• TASK GOAL:
Starting with the line that contains "if (init_cycle) begin" and stopping after the line that contains "ys, ye, color_lat);", copy the entries below exactly. Include nothing else.

• GIVEN DATA:
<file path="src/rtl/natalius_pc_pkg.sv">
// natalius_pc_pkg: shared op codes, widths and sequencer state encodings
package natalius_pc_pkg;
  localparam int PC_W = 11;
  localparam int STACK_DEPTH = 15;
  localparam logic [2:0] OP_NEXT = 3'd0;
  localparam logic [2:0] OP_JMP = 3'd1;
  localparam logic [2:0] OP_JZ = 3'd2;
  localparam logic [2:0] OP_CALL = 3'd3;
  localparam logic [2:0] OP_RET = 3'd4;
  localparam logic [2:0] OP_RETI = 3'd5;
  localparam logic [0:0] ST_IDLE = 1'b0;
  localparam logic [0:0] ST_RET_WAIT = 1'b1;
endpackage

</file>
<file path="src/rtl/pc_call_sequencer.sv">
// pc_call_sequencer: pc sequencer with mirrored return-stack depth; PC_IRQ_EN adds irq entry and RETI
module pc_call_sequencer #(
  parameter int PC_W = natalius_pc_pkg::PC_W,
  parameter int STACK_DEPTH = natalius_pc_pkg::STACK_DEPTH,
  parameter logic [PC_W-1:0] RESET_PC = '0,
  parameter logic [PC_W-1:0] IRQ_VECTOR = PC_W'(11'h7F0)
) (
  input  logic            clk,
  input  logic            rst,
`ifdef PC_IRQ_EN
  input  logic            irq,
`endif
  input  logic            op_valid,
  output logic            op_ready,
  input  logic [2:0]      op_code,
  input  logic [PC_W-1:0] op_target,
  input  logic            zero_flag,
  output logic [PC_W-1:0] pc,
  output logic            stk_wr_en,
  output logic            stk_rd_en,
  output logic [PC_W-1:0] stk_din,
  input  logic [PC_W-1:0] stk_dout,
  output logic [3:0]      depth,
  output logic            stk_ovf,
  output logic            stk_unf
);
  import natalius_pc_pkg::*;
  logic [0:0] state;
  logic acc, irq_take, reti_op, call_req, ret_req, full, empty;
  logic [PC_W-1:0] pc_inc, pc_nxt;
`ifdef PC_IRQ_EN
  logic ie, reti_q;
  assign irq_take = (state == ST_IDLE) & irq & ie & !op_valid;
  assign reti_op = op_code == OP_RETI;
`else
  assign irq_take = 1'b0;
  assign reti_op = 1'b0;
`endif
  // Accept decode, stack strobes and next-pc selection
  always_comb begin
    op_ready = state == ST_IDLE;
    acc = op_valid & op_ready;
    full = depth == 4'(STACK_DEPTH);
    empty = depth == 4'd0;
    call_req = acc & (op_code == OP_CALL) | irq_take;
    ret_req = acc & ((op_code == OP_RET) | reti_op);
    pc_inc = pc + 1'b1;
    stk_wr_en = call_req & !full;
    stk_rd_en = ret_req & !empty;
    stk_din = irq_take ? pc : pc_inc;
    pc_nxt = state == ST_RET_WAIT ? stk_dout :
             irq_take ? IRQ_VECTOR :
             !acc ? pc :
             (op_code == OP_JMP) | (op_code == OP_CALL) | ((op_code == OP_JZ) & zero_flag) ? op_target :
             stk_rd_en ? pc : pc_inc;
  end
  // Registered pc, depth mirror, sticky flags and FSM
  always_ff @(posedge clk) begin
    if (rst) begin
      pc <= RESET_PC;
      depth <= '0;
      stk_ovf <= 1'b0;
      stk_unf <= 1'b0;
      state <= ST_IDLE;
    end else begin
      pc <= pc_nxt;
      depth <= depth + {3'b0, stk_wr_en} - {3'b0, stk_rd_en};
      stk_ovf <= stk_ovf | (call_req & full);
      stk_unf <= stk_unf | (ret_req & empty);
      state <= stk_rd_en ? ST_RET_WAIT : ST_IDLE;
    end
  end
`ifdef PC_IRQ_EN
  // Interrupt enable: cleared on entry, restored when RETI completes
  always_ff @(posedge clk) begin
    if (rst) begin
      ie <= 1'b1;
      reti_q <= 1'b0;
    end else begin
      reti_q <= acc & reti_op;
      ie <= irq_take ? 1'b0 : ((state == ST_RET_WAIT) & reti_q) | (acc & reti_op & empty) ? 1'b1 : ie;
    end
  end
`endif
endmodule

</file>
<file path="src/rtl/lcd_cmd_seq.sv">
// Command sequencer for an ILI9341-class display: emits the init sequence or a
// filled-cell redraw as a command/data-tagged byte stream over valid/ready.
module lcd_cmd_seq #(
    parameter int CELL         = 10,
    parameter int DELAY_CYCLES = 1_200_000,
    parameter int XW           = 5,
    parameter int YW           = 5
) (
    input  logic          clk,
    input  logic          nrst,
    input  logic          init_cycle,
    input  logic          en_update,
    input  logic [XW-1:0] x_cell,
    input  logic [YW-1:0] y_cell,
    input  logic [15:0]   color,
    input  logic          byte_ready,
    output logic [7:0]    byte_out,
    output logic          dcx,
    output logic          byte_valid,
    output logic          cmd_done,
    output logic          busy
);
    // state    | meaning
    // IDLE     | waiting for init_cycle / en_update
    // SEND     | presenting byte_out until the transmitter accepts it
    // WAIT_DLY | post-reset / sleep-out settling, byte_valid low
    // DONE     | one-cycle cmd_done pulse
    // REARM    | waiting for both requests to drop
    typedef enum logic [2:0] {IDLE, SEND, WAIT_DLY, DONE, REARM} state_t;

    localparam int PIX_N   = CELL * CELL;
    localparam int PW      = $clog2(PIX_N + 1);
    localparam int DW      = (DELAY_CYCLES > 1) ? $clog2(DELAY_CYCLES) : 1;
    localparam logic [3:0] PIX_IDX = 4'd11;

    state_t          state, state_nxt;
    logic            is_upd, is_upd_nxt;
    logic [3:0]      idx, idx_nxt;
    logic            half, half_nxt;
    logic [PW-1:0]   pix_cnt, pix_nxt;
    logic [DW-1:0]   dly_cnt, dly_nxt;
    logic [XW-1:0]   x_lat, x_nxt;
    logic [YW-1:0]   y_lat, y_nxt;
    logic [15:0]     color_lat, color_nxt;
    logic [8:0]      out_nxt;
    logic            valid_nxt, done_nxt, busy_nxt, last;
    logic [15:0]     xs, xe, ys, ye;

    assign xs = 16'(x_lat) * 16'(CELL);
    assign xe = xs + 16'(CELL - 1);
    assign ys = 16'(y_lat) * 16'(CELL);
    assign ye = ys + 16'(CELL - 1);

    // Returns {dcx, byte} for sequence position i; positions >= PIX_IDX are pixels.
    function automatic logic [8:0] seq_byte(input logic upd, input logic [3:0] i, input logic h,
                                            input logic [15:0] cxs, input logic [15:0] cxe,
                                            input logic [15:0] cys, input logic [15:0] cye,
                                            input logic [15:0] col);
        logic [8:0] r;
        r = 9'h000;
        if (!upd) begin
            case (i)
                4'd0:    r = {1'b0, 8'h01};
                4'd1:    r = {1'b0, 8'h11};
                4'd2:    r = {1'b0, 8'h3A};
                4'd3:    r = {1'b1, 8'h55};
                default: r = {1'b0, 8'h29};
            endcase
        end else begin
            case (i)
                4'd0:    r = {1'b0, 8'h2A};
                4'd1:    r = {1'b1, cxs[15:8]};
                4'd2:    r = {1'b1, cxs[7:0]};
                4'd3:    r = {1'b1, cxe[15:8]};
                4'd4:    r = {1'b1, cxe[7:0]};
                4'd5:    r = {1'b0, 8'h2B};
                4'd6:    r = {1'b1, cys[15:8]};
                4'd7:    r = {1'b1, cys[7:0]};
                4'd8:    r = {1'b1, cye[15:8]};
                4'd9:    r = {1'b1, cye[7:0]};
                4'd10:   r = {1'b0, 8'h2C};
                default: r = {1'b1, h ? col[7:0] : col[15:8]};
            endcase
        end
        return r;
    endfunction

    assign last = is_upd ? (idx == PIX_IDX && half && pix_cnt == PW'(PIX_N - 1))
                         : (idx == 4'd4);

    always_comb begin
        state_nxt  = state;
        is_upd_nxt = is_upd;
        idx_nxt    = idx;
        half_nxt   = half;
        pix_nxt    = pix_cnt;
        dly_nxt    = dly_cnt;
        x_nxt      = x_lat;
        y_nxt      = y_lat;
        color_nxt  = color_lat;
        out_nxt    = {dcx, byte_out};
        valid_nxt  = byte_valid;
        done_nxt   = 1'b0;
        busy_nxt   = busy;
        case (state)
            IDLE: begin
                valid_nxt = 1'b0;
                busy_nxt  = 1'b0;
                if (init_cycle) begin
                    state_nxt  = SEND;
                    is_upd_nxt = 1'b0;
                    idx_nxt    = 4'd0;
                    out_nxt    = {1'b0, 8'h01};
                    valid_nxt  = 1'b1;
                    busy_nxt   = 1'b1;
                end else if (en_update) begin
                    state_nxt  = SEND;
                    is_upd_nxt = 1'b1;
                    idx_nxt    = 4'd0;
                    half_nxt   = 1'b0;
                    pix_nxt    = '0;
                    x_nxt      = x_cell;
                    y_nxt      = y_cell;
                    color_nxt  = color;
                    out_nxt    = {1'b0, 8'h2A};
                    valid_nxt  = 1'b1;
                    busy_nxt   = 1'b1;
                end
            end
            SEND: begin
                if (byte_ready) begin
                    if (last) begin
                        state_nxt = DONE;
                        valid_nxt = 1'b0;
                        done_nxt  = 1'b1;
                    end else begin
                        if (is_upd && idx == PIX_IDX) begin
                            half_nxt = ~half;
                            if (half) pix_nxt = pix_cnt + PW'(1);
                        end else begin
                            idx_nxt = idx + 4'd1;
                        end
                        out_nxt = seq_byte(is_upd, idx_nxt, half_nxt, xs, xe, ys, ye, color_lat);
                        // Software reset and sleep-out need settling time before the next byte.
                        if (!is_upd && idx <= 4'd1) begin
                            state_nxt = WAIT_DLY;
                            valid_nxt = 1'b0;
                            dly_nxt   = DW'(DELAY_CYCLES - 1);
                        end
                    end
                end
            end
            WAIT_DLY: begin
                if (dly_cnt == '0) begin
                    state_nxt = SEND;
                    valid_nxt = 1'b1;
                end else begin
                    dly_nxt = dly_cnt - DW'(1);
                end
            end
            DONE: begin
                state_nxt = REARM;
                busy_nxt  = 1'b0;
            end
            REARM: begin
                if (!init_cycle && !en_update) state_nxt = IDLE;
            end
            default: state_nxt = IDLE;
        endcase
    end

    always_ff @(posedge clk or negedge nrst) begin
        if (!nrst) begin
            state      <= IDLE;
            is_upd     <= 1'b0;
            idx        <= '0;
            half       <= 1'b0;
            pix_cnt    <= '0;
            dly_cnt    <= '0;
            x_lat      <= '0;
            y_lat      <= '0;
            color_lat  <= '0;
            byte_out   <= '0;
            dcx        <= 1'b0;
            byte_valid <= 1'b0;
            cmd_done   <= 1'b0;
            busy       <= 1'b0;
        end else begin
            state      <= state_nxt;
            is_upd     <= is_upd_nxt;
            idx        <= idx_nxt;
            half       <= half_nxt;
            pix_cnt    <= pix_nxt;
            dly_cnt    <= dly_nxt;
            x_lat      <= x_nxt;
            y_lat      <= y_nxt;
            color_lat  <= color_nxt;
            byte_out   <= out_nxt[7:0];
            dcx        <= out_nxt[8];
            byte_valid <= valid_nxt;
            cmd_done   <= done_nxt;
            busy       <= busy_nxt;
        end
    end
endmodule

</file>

• ANSWER TO THE EXERCISE:
                if (init_cycle) begin
                    state_nxt  = SEND;
                    is_upd_nxt = 1'b0;
                    idx_nxt    = 4'd0;
                    out_nxt    = {1'b0, 8'h01};
                    valid_nxt  = 1'b1;
                    busy_nxt   = 1'b1;
                end else if (en_update) begin
                    state_nxt  = SEND;
                    is_upd_nxt = 1'b1;
                    idx_nxt    = 4'd0;
                    half_nxt   = 1'b0;
                    pix_nxt    = '0;
                    x_nxt      = x_cell;
                    y_nxt      = y_cell;
                    color_nxt  = color;
                    out_nxt    = {1'b0, 8'h2A};
                    valid_nxt  = 1'b1;
                    busy_nxt   = 1'b1;
                end
            end
            SEND: begin
                if (byte_ready) begin
                    if (last) begin
                        state_nxt = DONE;
                        valid_nxt = 1'b0;
                        done_nxt  = 1'b1;
                    end else begin
                        if (is_upd && idx == PIX_IDX) begin
                            half_nxt = ~half;
                            if (half) pix_nxt = pix_cnt + PW'(1);
                        end else begin
                            idx_nxt = idx + 4'd1;
                        end
                        out_nxt = seq_byte(is_upd, idx_nxt, half_nxt, xs, xe, ys, ye, color_lat);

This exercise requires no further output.